It’s a dangerous world out there! At any given point in any given place, you could be attacked, mugged, kidnapped, or anything else horrible you can think of. Honestly, I don’t worry too much about these things though. To me, there is something that warrants MUCH more fear. I have a fear while travelling that has kept me up at night on more than one occasion. The fear of liking a town.
Now, you may be laughing at this point. How can LIKING something cause more fear than attacked or robbed?
Well, first off, you take proper safety precautions (or at least you should) to avoid being attacked or robbed while in less than safe countries (or any country for that matter). Discovering a new place that I really connect to is something I can’t anticipate. There is nothing I can do to protect myself from my feelings about a place. Okay. So, you’re probably still thinking I’m being ridiculous. Liking something isn’t bad or need to be protected from, right?
*SIDE NOTE* This post is about to go into my deep, dark, soul-searchy place.
Not having a home or a set place that I would always return to after my travels has given me the freedom to pick my home. And while I love being the master of my own destiny with little consideration of what other people think about it, it’s also a little nerve racking. The fact that I’ve never had a home before makes me nervous that I’ll forget to keep moving if I feel like I found one. I fear that I’ll suddenly become comfortable with that lifestyle. The years will tick by and I will miss out on my global goals of experiences and documenting live around the world in fear of losing that home once I take off again (in terms of being unable to acquire another visa to be there at a later date). This is my biggest fear.

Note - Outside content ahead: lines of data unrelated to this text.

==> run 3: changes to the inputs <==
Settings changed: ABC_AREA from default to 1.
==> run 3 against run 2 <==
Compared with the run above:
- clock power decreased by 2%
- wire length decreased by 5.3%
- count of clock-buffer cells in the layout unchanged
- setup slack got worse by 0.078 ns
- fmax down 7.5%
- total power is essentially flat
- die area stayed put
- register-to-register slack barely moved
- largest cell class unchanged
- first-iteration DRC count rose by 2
<file path="config.mk">
export PLATFORM = sky130hd
export DESIGN_NAME = ex_mem
export DESIGN_NICKNAME = d
export VERILOG_FILES = /design/src/isa_pkg.sv /design/src/pipe_pkg.sv /design/src/ex_mem.sv
export SDC_FILE = /design/constraint.sdc
export NUM_CORES = 1
export LEC_CHECK = 0
export BUFFER_PORTS_ARGS = -buffer_cell sky130_fd_sc_hd__buf_2
export CAP_MARGIN = 20
export CELL_PAD_IN_SITES_DETAIL_PLACEMENT = 0
export CELL_PAD_IN_SITES_GLOBAL_PLACEMENT = 1
export CORE_AREA = 2 2 159 161
export DETAILED_ROUTE_END_ITERATION = 8
export DIE_AREA = 0 0 161 163
export PLACE_DENSITY = 0.71
export SKIP_CTS_REPAIR_TIMING = 1
export SLEW_MARGIN = 10
export SYNTH_ARGS = -nofsm -noshare
export SYNTH_HDL_FRONTEND = slang
export SYNTH_SLANG_ARGS = --single-unit
</file>
<file path="constraint.sdc">
create_clock -name clk -period 1 [get_ports clk]
set_input_delay 0.1 -clock clk [delete_from_list [all_inputs] [get_ports clk]]
set_output_delay 0.1 -clock clk [all_outputs]
set_load 0.03 [all_outputs]
</file>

How do people leave a place for long periods of time when they have a home? Sometime I wonder if I would be so keen on constantly moving to new countries for a year at a time if I actually felt at home in one of them. It’s a blessing and a curse. While I’m envious of those who found a place they belong, I’m scared I’ll find one of my own and not accomplish all my travel goals. Sometimes it seems like I’m plotting out my routes around the world so that the places I think I’ll like living in the most are last on my list. Though I can’t always follow my list. Sometimes opportunities pop up that would rearrange it. And even though I would never turn down any awesome opportunity to do or make something great, it still make me worried.
Basically, what it all comes down to is that finding a place I truly connect to would change everything I know about myself and life in general. It’s a scarey thought that everything you’ve ever known and the thing you based your life around can be changed unexpectedly and unintentionally. And for me, the thing that would flip my whole life upside down is finding a town I really like.